I'm dealing with the same issue where Notepad seems to add the BOM to the beginning of UTF-8 files. I've tried deleting it using all these commands, none of which works:
s/chr(0xEFBBBF)//; #remove Byte Order Mark
s/\x{EFBBBF}//;
s/^chr(0xFEFF)//;
s/^\x{FEFF}//;
Another clue: When I was using Strawberry Perl, I was able to use \x{064E} to refer to an Arabic vowel marker, and that worked. But now I'm using ActiveState, and that no longer works.

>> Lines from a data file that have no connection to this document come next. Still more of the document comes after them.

## src/rtl/ps2_pkg.sv

```systemverilog
// Shared types and helpers for the PS/2 keyboard-side serializer.
package ps2_pkg;

  typedef enum logic [2:0] {IDLE, HIGH, LOW, GAP, HOLD} state_e;

  localparam int FRAME_BITS = 11;

  function automatic logic odd_parity(input logic [7:0] b);
    return ~^b;
  endfunction

endpackage

```

## src/rtl/ps2_tx_fifo.sv

```systemverilog
// Byte FIFO feeding the PS/2 serializer; registered full/empty flags.
module ps2_tx_fifo #(
  parameter int DEPTH = 16
) (
  input  logic       clk_sys,
  input  logic       rst_n,
  input  logic [7:0] din,
  input  logic       wr,
  input  logic       rd,
  output logic [7:0] dout,
  output logic       full,
  output logic       empty
);

  localparam int AW = $clog2(DEPTH);
  localparam logic [AW:0] CNT_FULL = (AW+1)'(DEPTH);

  logic [7:0]    mem_q [DEPTH];
  logic [AW-1:0] wptr_q, rptr_q;
  logic [AW:0]   cnt_q, cnt_d;
  logic          full_q, empty_q;
  logic          do_wr, do_rd;

  assign do_wr = wr & ~full_q;
  assign do_rd = rd & ~empty_q;

  always_comb begin
    cnt_d = cnt_q;
    case ({do_wr, do_rd})
      2'b10:   cnt_d = cnt_q + 1'b1;
      2'b01:   cnt_d = cnt_q - 1'b1;
      default: cnt_d = cnt_q;
    endcase
  end

  // Pointers are AW bits wide, so they wrap modulo DEPTH on their own.
  always_ff @(posedge clk_sys or negedge rst_n) begin
    if (!rst_n) begin
      wptr_q  <= '0;
      rptr_q  <= '0;
      cnt_q   <= '0;
      full_q  <= 1'b0;
      empty_q <= 1'b1;
    end else begin
      if (do_wr) wptr_q <= wptr_q + 1'b1;
      if (do_rd) rptr_q <= rptr_q + 1'b1;
      cnt_q   <= cnt_d;
      full_q  <= (cnt_d == CNT_FULL);
      empty_q <= (cnt_d == '0);
    end
  end

  always_ff @(posedge clk_sys) begin
    if (do_wr) mem_q[wptr_q] <= din;
  end

  assign dout  = mem_q[rptr_q];
  assign full  = full_q;
  assign empty = empty_q;

endmodule

```

## src/rtl/ps2_kbd_tx.sv

```systemverilog
// Device-side PS/2 transmitter: queues scan-code bytes and clocks them out
// as 11-bit frames, retrying a frame from its start bit after a host inhibit.
module ps2_kbd_tx #(
  parameter int HALF_PERIOD = 3200,
  parameter int GAP_HALVES  = 4,
  parameter int FIFO_DEPTH  = 16
) (
  input  logic       clk_sys,
  input  logic       rst_n,
  input  logic [7:0] din,
  input  logic       wr,
  input  logic       inhibit,
  output logic       ps2_kbd_clk,
  output logic       ps2_kbd_data,
  output logic       busy,
  output logic       full,
  output logic       empty,
  output logic       overflow
);
  import ps2_pkg::*;

  localparam int GAP_CYC = GAP_HALVES * HALF_PERIOD;
  localparam int TW      = (GAP_CYC > HALF_PERIOD) ? $clog2(GAP_CYC + 1) : $clog2(HALF_PERIOD + 1);
  localparam logic [TW-1:0] HP_LAST  = TW'(HALF_PERIOD - 1);
  localparam logic [TW-1:0] GAP_LAST = TW'(GAP_CYC - 1);
  localparam logic [3:0]    LAST_BIT = 4'(FRAME_BITS - 1);

  state_e                  state_q;
  logic [TW-1:0]           tmr_q;
  logic [3:0]              bitcnt_q;
  logic [FRAME_BITS-2:0]   sr_q;
  logic [7:0]              hold_q;
  logic                    retry_q, clk_q, data_q, busy_q, ovf_q;
  logic [7:0]              fifo_dout, tx_byte;
  logic                    fifo_full, fifo_empty;
  logic                    tmr_done, start_ok, load, shift, pop;

  assign tmr_done = (tmr_q == '0);
  assign start_ok = ~inhibit & (retry_q | ~fifo_empty);
  assign load     = (state_q == IDLE) & start_ok;
  assign pop      = load & ~retry_q;
  assign shift    = (state_q == LOW) & tmr_done & (bitcnt_q < LAST_BIT);
  assign tx_byte  = retry_q ? hold_q : fifo_dout;

  ps2_tx_fifo #(.DEPTH(FIFO_DEPTH)) u_fifo (
    .clk_sys (clk_sys),
    .rst_n   (rst_n),
    .din     (din),
    .wr      (wr),
    .rd      (pop),
    .dout    (fifo_dout),
    .full    (fifo_full),
    .empty   (fifo_empty)
  );

  // sr_q holds the bits after the start bit; the start bit goes straight to data_q.
  always_ff @(posedge clk_sys) begin
    if (load) begin
      sr_q   <= {1'b1, odd_parity(tx_byte), tx_byte};
      hold_q <= tx_byte;
    end else if (shift) begin
      sr_q <= {1'b1, sr_q[FRAME_BITS-2:1]};
    end
  end

  always_ff @(posedge clk_sys or negedge rst_n) begin
    if (!rst_n) begin
      state_q  <= IDLE;
      tmr_q    <= '0;
      bitcnt_q <= '0;
      retry_q  <= 1'b0;
      clk_q    <= 1'b1;
      data_q   <= 1'b1;
      busy_q   <= 1'b0;
      ovf_q    <= 1'b0;
    end else begin
      if (wr && fifo_full) ovf_q <= 1'b1;
      case (state_q)
        IDLE: begin
          clk_q  <= 1'b1;
          data_q <= 1'b1;
          if (start_ok) begin
            state_q  <= HIGH;
            tmr_q    <= HP_LAST;
            bitcnt_q <= '0;
            data_q   <= 1'b0;
            busy_q   <= 1'b1;
          end
        end
        // Inhibit only aborts before the stop bit; the stop bit always completes.
        HIGH: begin
          if (inhibit && bitcnt_q < LAST_BIT) begin
            state_q <= HOLD;
            tmr_q   <= HP_LAST;
            retry_q <= 1'b1;
            clk_q   <= 1'b1;
            data_q  <= 1'b1;
          end else if (tmr_done) begin
            state_q <= LOW;
            tmr_q   <= HP_LAST;
            clk_q   <= 1'b0;
          end else begin
            tmr_q <= tmr_q - 1'b1;
          end
        end
        LOW: begin
          if (tmr_done) begin
            clk_q <= 1'b1;
            if (bitcnt_q == LAST_BIT) begin
              state_q <= GAP;
              tmr_q   <= GAP_LAST;
              data_q  <= 1'b1;
              retry_q <= 1'b0;
            end else begin
              state_q  <= HIGH;
              tmr_q    <= HP_LAST;
              bitcnt_q <= bitcnt_q + 1'b1;
              data_q   <= sr_q[0];
            end
          end else begin
            tmr_q <= tmr_q - 1'b1;
          end
        end
        GAP: begin
          if (tmr_done) begin
            state_q <= IDLE;
            busy_q  <= 1'b0;
          end else begin
            tmr_q <= tmr_q - 1'b1;
          end
        end
        HOLD: begin
          if (inhibit) begin
            tmr_q <= HP_LAST;
          end else if (tmr_done) begin
            state_q <= IDLE;
            busy_q  <= 1'b0;
          end else begin
            tmr_q <= tmr_q - 1'b1;
          end
        end
        default: begin
          state_q <= IDLE;
          busy_q  <= 1'b0;
          clk_q   <= 1'b1;
          data_q  <= 1'b1;
        end
      endcase
    end
  end

  assign ps2_kbd_clk  = clk_q;
  assign ps2_kbd_data = data_q;
  assign busy         = busy_q;
  assign full         = fifo_full;
  assign empty        = fifo_empty;
  assign overflow     = ovf_q;

endmodule

```
**src/rtl/adc_pipe_stage_gen_pkg.sv**
```systemverilog
// adc_pipe_stage_gen_pkg
//   Shared definitions for the pipelined-ADC stage-decision generator:
//   - adc_state_e : sequencer FSM state encoding
//   - PIN_*       : one-hot pin patterns for a stage decision value
//   - decomp_t    : one code split into stage-1, stage-2 and last-stage parts
//   - pin_onehot(): decision value -> pin pattern
//   - decompose() : code -> (b1, b2, d3), canonical or redundant
package adc_pipe_stage_gen_pkg;

  typedef enum logic [1:0] {
    ST_IDLE  = 2'd0,
    ST_RUN   = 2'd1,
    ST_DRAIN = 2'd2,
    ST_DONE  = 2'd3
  } adc_state_e;

  // Pin order is not value order: the middle pin carries value 0.
  localparam logic [2:0] PIN_IDLE = 3'b000;
  localparam logic [2:0] PIN_V0   = 3'b010;
  localparam logic [2:0] PIN_V1   = 3'b001;
  localparam logic [2:0] PIN_V2   = 3'b100;

  localparam logic [2:0] MAX_CODE = 3'd7;

  typedef struct packed {
    logic [1:0] b1;  // stage-1 decision, 0..2, weight 2
    logic [1:0] b2;  // stage-2 decision, 0..2, weight 1
    logic       d3;  // last-stage bit, weight 1
  } decomp_t;

  function automatic logic [2:0] pin_onehot(input logic [1:0] v);
    logic [2:0] pins;
    case (v)
      2'd0:    pins = PIN_V0;
      2'd1:    pins = PIN_V1;
      2'd2:    pins = PIN_V2;
      default: pins = PIN_IDLE;
    endcase
    return pins;
  endfunction

  // C = 2*b1 + b2 + d3. Canonical form takes the largest b1 that fits.
  // The redundant form moves one unit of stage-1 weight down into the
  // residue whenever the residue would otherwise be 0 or 1, so the later
  // stages carry more of the code.
  function automatic decomp_t decompose(input logic [2:0] code,
                                        input logic       redun);
    decomp_t    res;
    logic [1:0] b1;
    logic [1:0] r;
    if (code >= 3'd4)      b1 = 2'd2;
    else if (code >= 3'd2) b1 = 2'd1;
    else                   b1 = 2'd0;
    // Residue never exceeds 3, so two bits hold it.
    r = 2'(code - {b1, 1'b0});
    if (redun && (b1 != 2'd0) && (r <= 2'd1)) begin
      b1 = b1 - 2'd1;
      r  = r + 2'd2;
    end
    res.b1 = b1;
    res.d3 = r[0];
    res.b2 = {r[1], 1'b0};  // r - d3 is 0 or 2
    return res;
  endfunction

endpackage

```
**src/rtl/adc_pipe_skew_line.sv**
```systemverilog
// adc_pipe_skew_line
//   Fixed-depth register delay line. dout is din delayed by DEPTH clocks.
//   All stages clear to zero on reset, so a zero-valued input doubles as
//   the idle/invalid token travelling through the line.
// Ports:
//   clock_i  : clock, rising edge
//   reset_i  : asynchronous active-low reset
//   din_i    : WIDTH-bit input
//   dout_o   : WIDTH-bit output, DEPTH cycles late
module adc_pipe_skew_line #(
  parameter int WIDTH = 1,
  parameter int DEPTH = 1
) (
  input  logic             clock_i,
  input  logic             reset_i,
  input  logic [WIDTH-1:0] din_i,
  output logic [WIDTH-1:0] dout_o
);

  logic [WIDTH-1:0] stage_q [DEPTH];
  logic [WIDTH-1:0] stage_d [DEPTH];

  always_comb begin
    stage_d[0] = din_i;
    for (int i = 1; i < DEPTH; i++) begin
      stage_d[i] = stage_q[i-1];
    end
  end

  always_ff @(posedge clock_i or negedge reset_i) begin
    if (!reset_i) begin
      for (int i = 0; i < DEPTH; i++) begin
        stage_q[i] <= '0;
      end
    end else begin
      for (int i = 0; i < DEPTH; i++) begin
        stage_q[i] <= stage_d[i];
      end
    end
  end

  assign dout_o = stage_q[DEPTH-1];

endmodule

```
**src/rtl/adc_pipe_stage_gen.sv**
```systemverilog
// adc_pipe_stage_gen
//   Generates the skewed per-stage decisions a 3-stage pipelined ADC would
//   produce for a sequence of target codes, together with a delayed copy of
//   the target code for comparison downstream.
// Ports:
//   clock_i      : clock, rising edge
//   reset_i      : asynchronous active-low reset
//   start_i      : begin a sequence (accepted only in IDLE)
//   stop_i       : abort a running sequence (effective only in RUN)
//   mode_i       : 0 = single code_i, 1 = ramp 0..7 (sampled with start_i)
//   redun_i      : 1 = redundant decomposition (sampled with start_i)
//   code_i       : target code in single mode (sampled with start_i)
//   d1_o         : stage-1 one-hot decision, slot t
//   d2_o         : stage-2 one-hot decision, slot t+1
//   d3_o         : last-stage bit, slot t+2
//   busy_o       : sequence in progress (RUN, DRAIN, DONE)
//   done_o       : one-cycle pulse at sequence end
//   expected_o   : target code, slot t+2+EXP_LAT
//   exp_valid_o  : qualifies expected_o
//   dbg_state_o  : current FSM state
//
// Output qualification: there is no backpressure. exp_valid_o is a pure
// valid strobe; expected_o is meaningful only in cycles where it is high and
// each high cycle corresponds to exactly one cycle in which a code was
// presented on d1_o. d1_o/d2_o use all-zero as their "no data" value.
module adc_pipe_stage_gen
  import adc_pipe_stage_gen_pkg::*;
#(
  parameter int HOLD    = 1,
  parameter int EXP_LAT = 2
) (
  input  logic       clock_i,
  input  logic       reset_i,
  input  logic       start_i,
  input  logic       stop_i,
  input  logic       mode_i,
  input  logic       redun_i,
  input  logic [2:0] code_i,
  output logic [2:0] d1_o,
  output logic [2:0] d2_o,
  output logic       d3_o,
  output logic       busy_o,
  output logic       done_o,
  output logic [2:0] expected_o,
  output logic       exp_valid_o,
  output logic [1:0] dbg_state_o
);

  localparam int HOLD_W    = (HOLD > 1) ? $clog2(HOLD) : 1;
  localparam int DRAIN_CYC = 2 + EXP_LAT;
  localparam int DRN_W     = $clog2(DRAIN_CYC);
  localparam logic [HOLD_W-1:0] HOLD_LAST  = HOLD_W'(HOLD - 1);
  localparam logic [DRN_W-1:0]  DRAIN_LAST = DRN_W'(DRAIN_CYC - 1);

  adc_state_e        state_q, state_d;
  logic [2:0]        code_q,  code_d;
  logic              mode_q,  mode_d;
  logic              redun_q, redun_d;
  logic [HOLD_W-1:0] hold_q,  hold_d;
  logic [DRN_W-1:0]  drain_q, drain_d;

  // ---------------------------------------------------------------------
  // Sequencer
  // ---------------------------------------------------------------------
  always_ff @(posedge clock_i or negedge reset_i) begin
    if (!reset_i) begin
      state_q <= ST_IDLE;
      code_q  <= 3'd0;
      mode_q  <= 1'b0;
      redun_q <= 1'b0;
      hold_q  <= '0;
      drain_q <= '0;
    end else begin
      state_q <= state_d;
      code_q  <= code_d;
      mode_q  <= mode_d;
      redun_q <= redun_d;
      hold_q  <= hold_d;
      drain_q <= drain_d;
    end
  end

  always_comb begin
    state_d = state_q;
    code_d  = code_q;
    mode_d  = mode_q;
    redun_d = redun_q;
    hold_d  = hold_q;
    drain_d = drain_q;
    case (state_q)
      ST_IDLE: begin
        if (start_i) begin
          state_d = ST_RUN;
          mode_d  = mode_i;
          redun_d = redun_i;
          code_d  = mode_i ? 3'd0 : code_i;
          hold_d  = '0;
        end
      end
      ST_RUN: begin
        // The code presented in the stop cycle is already on d1_o, so it
        // still completes; stop only prevents any further codes.
        if (stop_i) begin
          state_d = ST_DRAIN;
          drain_d = '0;
        end else if (hold_q == HOLD_LAST) begin
          if (!mode_q || (code_q == MAX_CODE)) begin
            state_d = ST_DRAIN;
            drain_d = '0;
          end else begin
            code_d = code_q + 3'd1;
            hold_d = '0;
          end
        end else begin
          hold_d = hold_q + 1'b1;
        end
      end
      ST_DRAIN: begin
        // Long enough for the last presented slot to leave expected_o.
        if (drain_q == DRAIN_LAST) begin
          state_d = ST_DONE;
        end else begin
          drain_d = drain_q + 1'b1;
        end
      end
      ST_DONE: begin
        state_d = ST_IDLE;
      end
      default: begin
        state_d = ST_IDLE;
      end
    endcase
  end

  // ---------------------------------------------------------------------
  // Slot datapath: decide at slot t, then skew later stages
  // ---------------------------------------------------------------------
  logic       slot_vld;
  decomp_t    dec;
  logic [2:0] d2_in;
  logic       d3_in;
  logic [3:0] exp_in;
  logic [3:0] exp_out;

  assign slot_vld = (state_q == ST_RUN);
  assign dec      = decompose(code_q, redun_q);

  assign d1_o   = slot_vld ? pin_onehot(dec.b1) : PIN_IDLE;
  assign d2_in  = slot_vld ? pin_onehot(dec.b2) : PIN_IDLE;
  assign d3_in  = slot_vld & dec.d3;
  assign exp_in = {slot_vld, (slot_vld ? code_q : 3'd0)};

  adc_pipe_skew_line #(.WIDTH(3), .DEPTH(1)) u_d2_line (
    .clock_i (clock_i),
    .reset_i (reset_i),
    .din_i   (d2_in),
    .dout_o  (d2_o)
  );

  adc_pipe_skew_line #(.WIDTH(1), .DEPTH(2)) u_d3_line (
    .clock_i (clock_i),
    .reset_i (reset_i),
    .din_i   (d3_in),
    .dout_o  (d3_o)
  );

  adc_pipe_skew_line #(.WIDTH(4), .DEPTH(2 + EXP_LAT)) u_exp_line (
    .clock_i (clock_i),
    .reset_i (reset_i),
    .din_i   (exp_in),
    .dout_o  (exp_out)
  );

  assign exp_valid_o = exp_out[3];
  assign expected_o  = exp_out[2:0];

  assign busy_o      = (state_q != ST_IDLE);
  assign done_o      = (state_q == ST_DONE);
  assign dbg_state_o = state_q;

endmodule

```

But I haven't been able to reference the BOM using either Strawberry or Active State. So I'm wondering if there's some sort of package I need to reference in order to make Perl recognize the \x{NNNN} format. Any suggestions?
Thanks,
| [reply] |
The last one is the correct one. It will remove the BOM after it's been decoded.
| [reply] |
I'm trying my best to understand this thread, but I'm having difficulty.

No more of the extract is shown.